The task » Reproduce exactly the opening lines of the listing, stopping after the line that contains "after floorplan,dx_q[0]$_SDFFE_PP0P_,20,wr_addr[12]$_SDFFE_PP0P_" and including it.

Provided entries »

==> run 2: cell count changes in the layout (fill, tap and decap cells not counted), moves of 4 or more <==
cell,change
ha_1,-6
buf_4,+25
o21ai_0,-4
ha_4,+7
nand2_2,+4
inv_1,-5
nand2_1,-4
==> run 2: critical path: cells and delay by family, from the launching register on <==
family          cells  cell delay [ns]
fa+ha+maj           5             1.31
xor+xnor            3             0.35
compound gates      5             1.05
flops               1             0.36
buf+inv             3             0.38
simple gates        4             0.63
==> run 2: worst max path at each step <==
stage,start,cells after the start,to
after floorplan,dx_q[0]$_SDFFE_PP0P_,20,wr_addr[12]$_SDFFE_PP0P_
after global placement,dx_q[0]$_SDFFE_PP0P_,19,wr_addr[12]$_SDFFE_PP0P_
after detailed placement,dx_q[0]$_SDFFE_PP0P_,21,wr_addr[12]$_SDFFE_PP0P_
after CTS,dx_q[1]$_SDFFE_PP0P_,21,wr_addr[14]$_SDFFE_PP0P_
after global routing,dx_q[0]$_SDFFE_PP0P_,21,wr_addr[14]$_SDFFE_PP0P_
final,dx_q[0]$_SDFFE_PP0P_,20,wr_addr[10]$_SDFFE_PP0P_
$ cat src/rtl/com8_report_tx.sv
// -----------------------------------------------------------------------------
// com8_report_tx
//   Transmit half of the com8 UART register link (8N1). Watches eight byte
//   registers and, whenever one of them differs from the last value reported
//   (or a dump has been requested), sends the ASCII report "R<i><H><L>\n",
//   where <i> is the register index and <H><L> is the value in uppercase hex.
//
// Ports
//   CLK          in   1  system clock (12 MHz); sole clock
//   RST          in   1  synchronous, active-high reset
//   DATA0..DATA7 in   8  watched register values, CLK domain
//   DUMP         in   1  one-cycle pulse: report all eight registers
//   TX           out  1  UART serial output, idle high, registered
//   BUSY         out  1  high while a report message is being sent
// -----------------------------------------------------------------------------
module com8_report_tx #(
  parameter int CLKS_PER_BIT = 104
) (
  input  logic       CLK,
  input  logic       RST,
  input  logic [7:0] DATA0,
  input  logic [7:0] DATA1,
  input  logic [7:0] DATA2,
  input  logic [7:0] DATA3,
  input  logic [7:0] DATA4,
  input  logic [7:0] DATA5,
  input  logic [7:0] DATA6,
  input  logic [7:0] DATA7,
  input  logic       DUMP,
  output logic       TX,
  output logic       BUSY
);

  localparam int CNT_W = (CLKS_PER_BIT > 1) ? $clog2(CLKS_PER_BIT) : 1;
  localparam logic [CNT_W-1:0] LAST_CLK = CNT_W'(CLKS_PER_BIT - 1);

  typedef enum logic [1:0] {
    IDLE,
    START,
    DATA,
    STOP
  } txStateT;

  txStateT          stateQ, stateD;
  logic [CNT_W-1:0] clkCntQ, clkCntD;
  logic [2:0]       bitIdxQ, bitIdxD;
  logic [2:0]       charIdxQ, charIdxD;
  logic [2:0]       chanQ, chanD;
  logic [7:0]       valQ, valD;
  logic [7:0]       shadowQ [8];
  logic [7:0]       shadowD [8];
  logic [7:0]       forceQ, forceD;
  logic             txQ, txD;
  logic             busyQ, busyD;

  logic [7:0]       dataArr [8];
  logic [7:0]       pend;
  logic [2:0]       selIdx;
  logic [7:0]       curByte;
  logic [2:0]       nextBit;

  assign dataArr[0] = DATA0;
  assign dataArr[1] = DATA1;
  assign dataArr[2] = DATA2;
  assign dataArr[3] = DATA3;
  assign dataArr[4] = DATA4;
  assign dataArr[5] = DATA5;
  assign dataArr[6] = DATA6;
  assign dataArr[7] = DATA7;

  assign TX      = txQ;
  assign BUSY    = busyQ;
  assign nextBit = bitIdxQ + 3'd1;

  // Uppercase ASCII hex digit for one nibble.
  function automatic logic [7:0] hexChar(input logic [3:0] d);
    if (d <= 4'd9) begin
      return 8'h30 + {4'h0, d};
    end
    return 8'h37 + {4'h0, d};
  endfunction

  // A register needs a report when it has drifted from what the host last saw,
  // or when a dump has flagged it. A value that wanders away and back before
  // capture therefore never produces a report.
  always_comb begin
    for (int n = 0; n < 8; n++) begin
      pend[n] = (dataArr[n] != shadowQ[n]) | forceQ[n];
    end
  end

  // Fixed priority: scan downwards so the lowest pending index wins.
  always_comb begin
    selIdx = 3'd0;
    for (int n = 7; n >= 0; n--) begin
      if (pend[n]) begin
        selIdx = 3'(n);
      end
    end
  end

  // Character currently on the wire, built from the value captured at the
  // start of the message so later register changes cannot corrupt it.
  always_comb begin
    case (charIdxQ)
      3'd0:    curByte = 8'h52;
      3'd1:    curByte = 8'h30 + {5'b0, chanQ};
      3'd2:    curByte = hexChar(valQ[7:4]);
      3'd3:    curByte = hexChar(valQ[3:0]);
      default: curByte = 8'h0A;
    endcase
  end

  // Framing FSM. TX is computed one cycle ahead and registered, so every
  // transition here determines the line level of the following cycle. The
  // last cycle of each bit loads the first level of the next bit, which keeps
  // every bit exactly CLKS_PER_BIT cycles and leaves no gap between bytes.
  always_comb begin
    stateD   = stateQ;
    clkCntD  = clkCntQ;
    bitIdxD  = bitIdxQ;
    charIdxD = charIdxQ;
    chanD    = chanQ;
    valD     = valQ;
    forceD   = forceQ;
    txD      = txQ;
    busyD    = busyQ;
    for (int n = 0; n < 8; n++) begin
      shadowD[n] = shadowQ[n];
    end

    case (stateQ)
      IDLE: begin
        if (|pend) begin
          valD            = dataArr[selIdx];
          chanD           = selIdx;
          shadowD[selIdx] = dataArr[selIdx];
          forceD[selIdx]  = 1'b0;
          charIdxD        = 3'd0;
          clkCntD         = '0;
          txD             = 1'b0;
          busyD           = 1'b1;
          stateD          = START;
        end
      end
      START: begin
        if (clkCntQ == LAST_CLK) begin
          clkCntD = '0;
          bitIdxD = 3'd0;
          txD     = curByte[0];
          stateD  = DATA;
        end else begin
          clkCntD = clkCntQ + 1'b1;
        end
      end
      DATA: begin
        if (clkCntQ == LAST_CLK) begin
          clkCntD = '0;
          if (bitIdxQ == 3'd7) begin
            txD    = 1'b1;
            stateD = STOP;
          end else begin
            bitIdxD = nextBit;
            txD     = curByte[nextBit];
          end
        end else begin
          clkCntD = clkCntQ + 1'b1;
        end
      end
      STOP: begin
        if (clkCntQ == LAST_CLK) begin
          clkCntD = '0;
          if (charIdxQ == 3'd4) begin
            busyD  = 1'b0;
            stateD = IDLE;
          end else begin
            charIdxD = charIdxQ + 3'd1;
            txD      = 1'b0;
            stateD   = START;
          end
        end else begin
          clkCntD = clkCntQ + 1'b1;
        end
      end
      default: begin
        txD    = 1'b1;
        busyD  = 1'b0;
        stateD = IDLE;
      end
    endcase

    // A dump in the capture cycle must keep the captured register flagged,
    // so it overrides the clear above.
    if (DUMP) begin
      forceD = 8'hFF;
    end
  end

  // State register. Reset abandons any message in flight and clears the
  // shadows, so every nonzero register is reported again afterwards.
  always_ff @(posedge CLK) begin
    if (RST) begin
      stateQ   <= IDLE;
      clkCntQ  <= '0;
      bitIdxQ  <= 3'd0;
      charIdxQ <= 3'd0;
      chanQ    <= 3'd0;
      valQ     <= 8'h00;
      forceQ   <= 8'h00;
      txQ      <= 1'b1;
      busyQ    <= 1'b0;
      for (int n = 0; n < 8; n++) begin
        shadowQ[n] <= 8'h00;
      end
    end else begin
      stateQ   <= stateD;
      clkCntQ  <= clkCntD;
      bitIdxQ  <= bitIdxD;
      charIdxQ <= charIdxD;
      chanQ    <= chanD;
      valQ     <= valD;
      forceQ   <= forceD;
      txQ      <= txD;
      busyQ    <= busyD;
      for (int n = 0; n < 8; n++) begin
        shadowQ[n] <= shadowD[n];
      end
    end
  end

endmodule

Answer »
==> run 2: cell count changes in the layout (fill, tap and decap cells not counted), moves of 4 or more <==
cell,change
ha_1,-6
buf_4,+25
o21ai_0,-4
ha_4,+7
nand2_2,+4
inv_1,-5
nand2_1,-4
==> run 2: critical path: cells and delay by family, from the launching register on <==
family          cells  cell delay [ns]
fa+ha+maj           5             1.31
xor+xnor            3             0.35
compound gates      5             1.05
flops               1             0.36
buf+inv             3             0.38
simple gates        4             0.63
==> run 2: worst max path at each step <==
stage,start,cells after the start,to
after floorplan,dx_q[0]$_SDFFE_PP0P_,20,wr_addr[12]$_SDFFE_PP0P_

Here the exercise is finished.